Understanding the innovation pipeline from basic research to commercialization, especially in the context of emerging technology, is a challenge. At CSET, we monitor trends in the scientific landscape with our Map of Science, which displays CSET’s research clusters and tracks clusters’ subjects, vital signs (e.g., growth rate), and top research-producing organizations and countries. Beyond research, a key step toward commercialization is patenting. Inventors file patents through a legal process to trademark a design or a product, staking a claim on a novel development or method.
To provide a window into this part of the innovation process, we created a novel approach to automatically structure CSET’s dataset of global patents into clusters.1 The clusters group patents based on three factors: patent-to-patent citations, the text used in the application, and the labels assigned by patent authorities. Our resulting patent clusters represent groupings of related patented technologies, techniques, or applications.
Using patent clusters, we can characterize and explore groups of similar patents, their connections to related research, and monitor scientific diffusion from basic research into the patent space.
Patent data can be difficult to work with. Patent text is dense and contains legal jargon, and inventors are incentivized to use language and provide information strategically in order to secure the invention from competitor infringement and defend their claim in court. In addition to complex text, the scale of patents can be tricky to work with. There are many millions of patents (CSET’s patent database contains over 130 million patents), and patents can be filed in multiple jurisdictions and languages across patent authorities with varied reporting formats.
To support discovery with patent data despite these challenges, CSET developed a cutting-edge way of mapping the global patent landscape. First, we consolidated our dataset of 130 million patents into 70 million patent families using simple family identification numbers provided by PATSTAT.2 Patent families contain multiple patent documents that represent the same invention (e.g., the same patent application filed in multiple countries, an addendum to a filed patent).
Next, we constructed a network of relatedness between patent families using three features:
- Patent title and abstract
- Patent-to-patent citations (when a patent cites prior art or related work)
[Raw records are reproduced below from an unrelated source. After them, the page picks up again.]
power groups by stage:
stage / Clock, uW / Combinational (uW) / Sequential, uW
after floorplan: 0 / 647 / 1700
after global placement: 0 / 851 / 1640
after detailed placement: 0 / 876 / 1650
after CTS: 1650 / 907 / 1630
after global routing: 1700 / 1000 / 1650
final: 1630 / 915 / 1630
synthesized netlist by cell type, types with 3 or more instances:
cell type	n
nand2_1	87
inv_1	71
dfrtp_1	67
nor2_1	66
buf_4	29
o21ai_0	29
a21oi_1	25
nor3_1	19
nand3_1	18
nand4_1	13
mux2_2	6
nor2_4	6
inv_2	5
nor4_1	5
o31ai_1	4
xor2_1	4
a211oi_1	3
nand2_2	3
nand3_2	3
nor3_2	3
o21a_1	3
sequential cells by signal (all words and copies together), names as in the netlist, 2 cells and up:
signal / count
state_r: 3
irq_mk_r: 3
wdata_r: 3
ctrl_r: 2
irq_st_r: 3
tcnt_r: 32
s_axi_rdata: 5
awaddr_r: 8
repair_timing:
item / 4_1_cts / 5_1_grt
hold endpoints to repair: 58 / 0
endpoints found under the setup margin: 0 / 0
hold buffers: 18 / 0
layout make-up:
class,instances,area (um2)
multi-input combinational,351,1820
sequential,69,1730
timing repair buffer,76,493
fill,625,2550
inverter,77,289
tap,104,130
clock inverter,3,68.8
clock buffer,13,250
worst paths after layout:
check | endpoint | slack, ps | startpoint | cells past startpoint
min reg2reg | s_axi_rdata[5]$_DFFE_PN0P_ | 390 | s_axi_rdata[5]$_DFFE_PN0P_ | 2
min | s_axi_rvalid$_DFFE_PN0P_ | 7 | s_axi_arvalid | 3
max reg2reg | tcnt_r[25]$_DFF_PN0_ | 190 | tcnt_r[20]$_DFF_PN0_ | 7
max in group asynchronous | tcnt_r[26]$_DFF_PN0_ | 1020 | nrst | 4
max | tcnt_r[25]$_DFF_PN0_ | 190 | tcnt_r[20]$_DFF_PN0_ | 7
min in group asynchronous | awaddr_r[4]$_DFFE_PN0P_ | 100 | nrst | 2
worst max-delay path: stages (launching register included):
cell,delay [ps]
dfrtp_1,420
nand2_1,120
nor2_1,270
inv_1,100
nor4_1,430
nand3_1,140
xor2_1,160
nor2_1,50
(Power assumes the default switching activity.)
- Text of the patent’s cooperative patent classification (CPC) or international patent classification (IPC) codes (numerical codes and descriptive labels assigned to a patent by a patent authority)
The two text-based features (CPC/IPC codes and titles and abstracts) were embedded using a pretrained multilingual model, which converted the text into vectors that could be compared to quantify text similarity and construct a network. To map the resulting network of patent families, we ran a clustering algorithm on the patent network.
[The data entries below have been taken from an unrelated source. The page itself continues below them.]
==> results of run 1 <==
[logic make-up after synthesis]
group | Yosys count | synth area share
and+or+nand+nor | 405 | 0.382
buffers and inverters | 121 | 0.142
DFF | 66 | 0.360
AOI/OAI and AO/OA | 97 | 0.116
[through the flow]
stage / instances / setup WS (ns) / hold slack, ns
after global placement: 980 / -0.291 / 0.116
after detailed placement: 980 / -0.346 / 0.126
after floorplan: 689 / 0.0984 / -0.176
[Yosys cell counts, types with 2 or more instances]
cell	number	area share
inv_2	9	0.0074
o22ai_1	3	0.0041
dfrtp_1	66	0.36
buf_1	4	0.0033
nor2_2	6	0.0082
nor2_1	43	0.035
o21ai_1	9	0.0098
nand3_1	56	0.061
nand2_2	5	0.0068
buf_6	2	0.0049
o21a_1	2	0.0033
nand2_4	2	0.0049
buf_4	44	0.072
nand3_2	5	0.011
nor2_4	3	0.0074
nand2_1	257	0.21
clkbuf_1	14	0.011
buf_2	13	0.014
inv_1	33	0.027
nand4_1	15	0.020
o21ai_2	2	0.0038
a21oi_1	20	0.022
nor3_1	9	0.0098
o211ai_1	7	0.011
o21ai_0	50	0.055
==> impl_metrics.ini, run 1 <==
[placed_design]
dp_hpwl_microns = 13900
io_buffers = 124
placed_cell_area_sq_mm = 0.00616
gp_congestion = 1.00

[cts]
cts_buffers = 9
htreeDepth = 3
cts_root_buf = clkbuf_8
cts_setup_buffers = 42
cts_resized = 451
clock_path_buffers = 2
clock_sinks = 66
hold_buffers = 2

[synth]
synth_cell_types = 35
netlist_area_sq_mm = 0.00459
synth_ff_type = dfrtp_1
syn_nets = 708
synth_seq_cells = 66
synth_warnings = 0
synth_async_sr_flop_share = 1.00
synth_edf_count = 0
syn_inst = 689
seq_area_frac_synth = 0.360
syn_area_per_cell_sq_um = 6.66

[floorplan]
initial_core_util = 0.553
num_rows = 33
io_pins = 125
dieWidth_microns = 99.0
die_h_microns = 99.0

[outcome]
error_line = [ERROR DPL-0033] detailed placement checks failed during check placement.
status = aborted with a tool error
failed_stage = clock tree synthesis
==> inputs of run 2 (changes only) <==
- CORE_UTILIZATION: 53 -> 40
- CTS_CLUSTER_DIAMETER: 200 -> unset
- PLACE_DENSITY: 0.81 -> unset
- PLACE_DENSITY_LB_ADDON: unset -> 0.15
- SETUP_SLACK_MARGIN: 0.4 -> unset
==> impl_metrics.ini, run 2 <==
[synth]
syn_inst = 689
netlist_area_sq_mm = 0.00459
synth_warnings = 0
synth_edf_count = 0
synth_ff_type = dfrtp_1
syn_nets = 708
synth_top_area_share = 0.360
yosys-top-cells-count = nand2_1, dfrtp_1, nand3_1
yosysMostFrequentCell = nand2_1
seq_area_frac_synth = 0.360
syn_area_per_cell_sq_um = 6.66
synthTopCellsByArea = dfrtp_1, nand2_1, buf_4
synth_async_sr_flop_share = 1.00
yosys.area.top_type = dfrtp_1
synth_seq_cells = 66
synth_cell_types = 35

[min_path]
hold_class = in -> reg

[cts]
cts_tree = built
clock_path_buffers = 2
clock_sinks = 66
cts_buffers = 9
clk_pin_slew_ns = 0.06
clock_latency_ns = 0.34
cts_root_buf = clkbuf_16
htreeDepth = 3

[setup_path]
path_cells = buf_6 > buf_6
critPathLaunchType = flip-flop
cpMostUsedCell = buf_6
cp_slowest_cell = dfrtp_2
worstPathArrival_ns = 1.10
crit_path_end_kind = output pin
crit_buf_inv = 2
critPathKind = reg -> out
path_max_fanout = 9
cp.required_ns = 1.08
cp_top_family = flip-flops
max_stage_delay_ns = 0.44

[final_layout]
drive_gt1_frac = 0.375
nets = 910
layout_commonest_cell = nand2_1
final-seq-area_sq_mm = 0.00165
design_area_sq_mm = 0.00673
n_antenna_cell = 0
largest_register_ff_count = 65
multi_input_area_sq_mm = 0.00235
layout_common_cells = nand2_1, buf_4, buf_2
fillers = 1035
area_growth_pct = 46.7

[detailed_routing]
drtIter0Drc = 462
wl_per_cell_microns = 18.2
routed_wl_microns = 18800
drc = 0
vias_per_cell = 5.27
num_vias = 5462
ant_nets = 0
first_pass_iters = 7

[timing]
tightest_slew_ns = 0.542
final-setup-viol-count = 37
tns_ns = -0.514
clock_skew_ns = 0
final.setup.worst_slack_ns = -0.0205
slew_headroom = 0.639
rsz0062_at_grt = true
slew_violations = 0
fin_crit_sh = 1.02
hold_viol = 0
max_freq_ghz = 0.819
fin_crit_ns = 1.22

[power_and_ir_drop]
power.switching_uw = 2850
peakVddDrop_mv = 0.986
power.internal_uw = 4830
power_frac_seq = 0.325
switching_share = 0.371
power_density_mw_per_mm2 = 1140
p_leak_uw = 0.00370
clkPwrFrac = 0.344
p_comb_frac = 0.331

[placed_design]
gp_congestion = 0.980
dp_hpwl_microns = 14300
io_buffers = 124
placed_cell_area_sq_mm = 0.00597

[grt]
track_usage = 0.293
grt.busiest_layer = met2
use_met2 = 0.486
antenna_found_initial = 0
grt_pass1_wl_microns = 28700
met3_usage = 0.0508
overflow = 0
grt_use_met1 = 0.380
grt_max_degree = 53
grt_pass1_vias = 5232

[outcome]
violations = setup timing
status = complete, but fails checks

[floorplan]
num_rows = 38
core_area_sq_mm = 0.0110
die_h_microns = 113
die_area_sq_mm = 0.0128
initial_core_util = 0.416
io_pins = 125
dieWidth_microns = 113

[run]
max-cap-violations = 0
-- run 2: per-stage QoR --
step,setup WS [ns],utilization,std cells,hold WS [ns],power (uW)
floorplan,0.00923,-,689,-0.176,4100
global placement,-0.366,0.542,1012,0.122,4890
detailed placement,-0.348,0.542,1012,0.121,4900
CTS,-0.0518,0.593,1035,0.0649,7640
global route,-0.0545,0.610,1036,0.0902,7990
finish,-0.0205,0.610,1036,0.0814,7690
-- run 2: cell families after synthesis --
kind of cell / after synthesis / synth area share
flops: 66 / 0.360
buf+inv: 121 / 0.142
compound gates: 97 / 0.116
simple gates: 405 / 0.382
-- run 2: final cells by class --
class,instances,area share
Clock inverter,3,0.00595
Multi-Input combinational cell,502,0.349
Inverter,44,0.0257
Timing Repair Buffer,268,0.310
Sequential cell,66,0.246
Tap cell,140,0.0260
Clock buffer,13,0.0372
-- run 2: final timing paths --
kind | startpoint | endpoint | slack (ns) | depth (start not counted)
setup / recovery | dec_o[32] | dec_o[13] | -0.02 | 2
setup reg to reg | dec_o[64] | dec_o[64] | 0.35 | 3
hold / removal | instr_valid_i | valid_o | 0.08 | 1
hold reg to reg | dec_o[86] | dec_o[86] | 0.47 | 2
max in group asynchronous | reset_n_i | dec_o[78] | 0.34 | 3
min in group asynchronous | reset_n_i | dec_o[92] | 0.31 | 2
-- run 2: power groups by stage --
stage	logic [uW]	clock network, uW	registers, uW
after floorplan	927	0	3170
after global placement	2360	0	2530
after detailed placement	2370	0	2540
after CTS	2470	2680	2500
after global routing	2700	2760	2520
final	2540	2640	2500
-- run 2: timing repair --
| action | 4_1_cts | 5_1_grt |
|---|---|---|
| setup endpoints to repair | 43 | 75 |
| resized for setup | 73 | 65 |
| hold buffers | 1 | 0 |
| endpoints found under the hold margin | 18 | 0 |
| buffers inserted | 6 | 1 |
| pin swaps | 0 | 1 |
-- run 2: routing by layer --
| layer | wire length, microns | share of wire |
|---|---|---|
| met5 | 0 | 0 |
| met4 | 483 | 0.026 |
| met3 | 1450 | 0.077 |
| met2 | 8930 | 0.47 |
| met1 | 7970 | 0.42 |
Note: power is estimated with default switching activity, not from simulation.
The result is 116,370 patent clusters, each composed of patents that are related through some combination of text similarity, citations, and the classification codes. As shown in Figure 1, we can color-code the clusters using CSET’s patent categories.3 CSET’s patent categories are industry-based category labels for patents and patent families derived from patent classification codes (CPCs and IPCs), which provide a broad taxonomy. These categories are based on ISIC (International Standard Industrial Classification of All Economic Activities) codes. We can also examine the clusters according to the top inventors, patent owners, classification codes, and keywords within a cluster.
Figure 1: Visualization of CSET’s Patent Clusters Colored by Patent Category

An exciting next step is to link patent clusters to fields of scientific discovery by linking CSET’s patent clusters to our Map of Science. Patents can cite publications, so for each patent cluster we can identify the research publications cited, indicating some contribution to the patented invention. We can identify those publications within CSET’s Map of Science for insight into the research-to-patent pipeline for critical technology areas.
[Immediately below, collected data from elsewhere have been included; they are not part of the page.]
## src/hw/sdw_pkg.sv

```systemverilog
// Purpose: shared constants and types for the serial converter write link
// Assumes: one system clock at 100 MHz, link clock sampled by it
// Notes: frame is two mode bits then fourteen code bits, msb first
package sdw_pkg;
    localparam int SDW_FRAME_BITS = 16;   // shifter width
    localparam int SDW_CODE_BITS = 14;    // converter code width
    localparam int SDW_MODE_BITS = 2;     // operating mode width
    localparam int SDW_MODE_HI_POS = 15;  // mode_bit_hi position
    localparam int SDW_MODE_LO_POS = 14;  // mode_bit_lo position
    localparam int SDW_CLK_MHZ = 100;     // system clock rate
    localparam int SDW_SYNC_HIGH_NS = 33; // least frame sync high time
    // least time rounds up to whole cycles
    localparam int SDW_SYNC_HIGH_CYC =
        (SDW_SYNC_HIGH_NS * SDW_CLK_MHZ + 999) / 1000;
    localparam int SDW_MAX_SCLK_MHZ = 30; // fastest allowed link clock
    // least half period of the host divider so sclk stays under the limit
    localparam int SDW_MIN_HALF_DIV =
        (SDW_CLK_MHZ + 2 * SDW_MAX_SCLK_MHZ - 1) / (2 * SDW_MAX_SCLK_MHZ);
    localparam int SDW_HALF_DIV = 8;      // default half period, 160 ns sclk
    localparam logic [15:0] SDW_CODE_RST = 16'h0000; // power-on code
    typedef enum logic [1:0] {
        SDW_MODE_NORMAL = 2'b00,  // normal operation
        SDW_MODE_PD_1K = 2'b01,   // power-down, 1k pull to ground
        SDW_MODE_PD_100K = 2'b10, // power-down, 100k pull to ground
        SDW_MODE_PD_TRI = 2'b11   // power-down, three-state
    } sdw_mode_e;
endpackage : sdw_pkg

```

## src/hw/sdw_link_if.sv

```systemverilog
// Purpose: three-wire link between host and converter ends
// Assumes: host drives every wire, device only listens
// Notes: no clocking block, the bench joins both modports
`timescale 1ns/10ps
interface sdw_link_if;
    logic sync_n;  // frame sync, active low
    logic sclk;    // serial clock
    logic sdata;   // serial data
    modport host (output sync_n, output sclk, output sdata);
    modport device (input sync_n, input sclk, input sdata);
endinterface : sdw_link_if

```

## src/hw/sdw_host.sv

```systemverilog
// Purpose: host end: sends mode and code words as 16-bit frames
// Assumes: link clock made here by a divider of clk_in
// Notes: data changes on rising sclk, device samples on falling
`timescale 1ns/10ps
module sdw_host
    import sdw_pkg::*;
#(
    parameter int HALF_DIV = SDW_HALF_DIV // clk_in cycles per sclk half
) (
    input wire logic clk_in,
    input wire logic sys_rst_in,
    input wire logic [SDW_FRAME_BITS-1:0] word_in, // mode and code, msb first
    input wire logic valid_in,
    output logic ready_out,
    input wire logic abort_in,                    // raise sync mid frame
    output logic busy_out,
    sdw_link_if.host link
);
    // the gap count shares the 8-bit divider, so it bounds HALF_DIV too
    if (HALF_DIV < SDW_MIN_HALF_DIV ||
        HALF_DIV > (255 - SDW_SYNC_HIGH_CYC) / 2) begin : g_bad_div
        $error("sdw_host HALF_DIV breaks link clock limit");
    end
    typedef enum logic [1:0] {
        SDW_H_IDLE = 2'b00,  // sync high, waiting
        SDW_H_SHIFT = 2'b01, // frame in progress
        SDW_H_GAP = 2'b10    // sync high least time
    } sdw_hstate_e;
    typedef struct packed {
        sdw_hstate_e fsm;
        logic [7:0] div;                  // half period counter
        logic [4:0] bits;                 // falls sent
        logic [SDW_FRAME_BITS-1:0] sh;    // output shifter
        logic sync_n;
        logic sclk;
        logic sdata;
        logic busy;                       // frame or gap under way
    } sdw_host_s;
    sdw_host_s st, next_st;
    logic [SDW_FRAME_BITS-1:0] b_data;
    logic b_valid, b_pop, tick;
    // two-entry buffer decouples the word source from the link
    sdw_skid_buf #(.WIDTH(SDW_FRAME_BITS), .DEPTH(2)) u_buf (
        .clk_in(clk_in),
        .sys_rst_in(sys_rst_in),
        .in_data_in(word_in),
        .in_valid_in(valid_in),
        .in_ready_out(ready_out),
        .out_data_out(b_data),
        .out_valid_out(b_valid),
        .out_ready_in(b_pop)
    );
    // frame engine; gap count shares the divider counter
    always_comb begin
        next_st = st;
        b_pop = 1'b0;
        tick = (st.div == 8'(HALF_DIV - 1));
        next_st.div = tick ? 8'h00 : st.div + 8'h01;
        unique case (st.fsm)
            SDW_H_IDLE: begin
                next_st.div = 8'h00;
                if (b_valid) begin
                    // sync falls with the first bit set up
                    b_pop = 1'b1;
                    next_st.sh = b_data;
                    next_st.sdata = b_data[SDW_FRAME_BITS-1];
                    next_st.sync_n = 1'b0;
                    next_st.sclk = 1'b1;
                    next_st.bits = '0;
                    next_st.fsm = SDW_H_SHIFT;
                end
            end
            SDW_H_SHIFT: begin
                if (abort_in) begin
                    // sclk holds its level: a forced rise could cut a
                    // low phase short of the link clock limit
                    next_st.sync_n = 1'b1;
                    next_st.div = 8'h00;
                    next_st.fsm = SDW_H_GAP;
                end else if (tick) begin
                    next_st.sclk = ~st.sclk;
                    if (st.sclk) begin
                        next_st.bits = st.bits + 5'h01;
                    end else if (st.bits == 5'(SDW_FRAME_BITS)) begin
                        // sixteen falls done: raise sync
                        next_st.sync_n = 1'b1;
                        next_st.div = 8'h00;
                        next_st.fsm = SDW_H_GAP;
                    end else begin
                        next_st.sh = {st.sh[SDW_FRAME_BITS-2:0], 1'b0};
                        next_st.sdata = st.sh[SDW_FRAME_BITS-2];
                    end
                end
            end
            SDW_H_GAP: begin
                if (st.div == 8'(SDW_SYNC_HIGH_CYC + 2 * HALF_DIV)) begin
                    next_st.fsm = SDW_H_IDLE;
                    next_st.sclk = 1'b1;
                end else begin
                    next_st.div = st.div + 8'h01;
                end
            end
            default: next_st.fsm = SDW_H_IDLE;
        endcase
        // busy leaves a flop so the port needs no gate behind it
        next_st.busy = (next_st.fsm != SDW_H_IDLE);
    end
    // state register
    always_ff @(posedge clk_in) begin
        if (sys_rst_in) begin
            st <= '0;
            st.sync_n <= 1'b1;
            st.sclk <= 1'b1;
        end else begin
            st <= next_st;
        end
    end
    assign busy_out = st.busy;
    assign link.sync_n = st.sync_n;
    assign link.sclk = st.sclk;
    assign link.sdata = st.sdata;
endmodule : sdw_host

```

## src/hw/sdw_skid_buf.sv

```systemverilog
// Purpose: two-entry buffer with valid and ready on both sides
// Assumes: single clock, synchronous active-high reset
// Notes: ready in comes straight from a flop, so a stall loses no word
`timescale 1ns/10ps
module sdw_skid_buf
    import sdw_pkg::*;
#(
    parameter int WIDTH = 16, // word width
    parameter int DEPTH = 2   // entries
) (
    input wire logic clk_in,
    input wire logic sys_rst_in,
    input wire logic [WIDTH-1:0] in_data_in,
    input wire logic in_valid_in,
    output logic in_ready_out,
    output logic [WIDTH-1:0] out_data_out,
    output logic out_valid_out,
    input wire logic out_ready_in
);
    // pointers are one bit wide, so only two entries can be served
    if (DEPTH != 2 || WIDTH < 1) begin : g_bad_size
        $error("sdw_skid_buf needs depth 2");
    end
    typedef struct packed {
        logic [1:0][WIDTH-1:0] mem; // storage
        logic wr;                   // write pointer
        logic rd;                   // read pointer
        logic [1:0] cnt;            // fill level
        logic rdy;                  // room for a word, registered
    } sdw_buf_s;
    sdw_buf_s st, next_st;
    logic push, pop;
    // handshake on each side
    always_comb begin
        push = in_valid_in && (st.cnt != 2'h2);
        pop = (st.cnt != 2'h0) && out_ready_in;
        next_st = st;
        if (push) begin
            next_st.mem[st.wr] = in_data_in;
            next_st.wr = ~st.wr;
        end
        if (pop) begin
            next_st.rd = ~st.rd;
        end
        next_st.cnt = st.cnt + {1'b0, push} - {1'b0, pop};
        next_st.rdy = (next_st.cnt != 2'h2);
    end
    // state register
    always_ff @(posedge clk_in) begin
        if (sys_rst_in) begin
            st <= '0;
            st.rdy <= 1'b1;
        end else begin
            st <= next_st;
        end
    end
    assign in_ready_out = st.rdy;
    assign out_valid_out = (st.cnt != 2'h0);
    assign out_data_out = st.mem[st.rd];
endmodule : sdw_skid_buf

```

## src/flat_wrapper.sv

```systemverilog
// flat-port wrapper written by rule: the top's interface ports become plain ports
module sdw_host_flat import sdw_pkg::*;
#(
    parameter int HALF_DIV = SDW_HALF_DIV                               
)
  (clk_in, sys_rst_in, word_in, valid_in, ready_out, abort_in, busy_out, link_sync_n, link_sclk, link_sdata);
  sdw_link_if link_i ();
  input wire logic clk_in;
  input wire logic sys_rst_in;
  input wire logic [SDW_FRAME_BITS-1:0] word_in;
  input wire logic valid_in;
  output logic ready_out;
  input wire logic abort_in;
  output logic busy_out;
  output wire logic [$bits(link_i.sync_n)-1:0] link_sync_n;
  output wire logic [$bits(link_i.sclk)-1:0] link_sclk;
  output wire logic [$bits(link_i.sdata)-1:0] link_sdata;
  assign link_sync_n = link_i.sync_n;
  assign link_sclk = link_i.sclk;
  assign link_sdata = link_i.sdata;
  sdw_host #(.HALF_DIV(HALF_DIV)) u_core (.clk_in(clk_in), .sys_rst_in(sys_rst_in), .word_in(word_in), .valid_in(valid_in), .ready_out(ready_out), .abort_in(abort_in), .busy_out(busy_out), .link(link_i));
endmodule
```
Keep an eye out for our next data snapshot in this series, where we trace National Institute for Health-funded research through the innovation pipeline to the landscape of patents.

- CSET’s global patents dataset contains data sourced from EPO databases (www.epo.org) and the Lens Patent Records dataset (www.lens.org).
- PATSTAT, a database of patents maintained by the European Patent Organization (www.epo.org)
- CSET patent categories are industry-based labels (e.g., manufacturing) for patents and patent families derived from patent classification codes. Categories are based on ISIC (International Standard Industrial Classification of All Economic Activities) codes.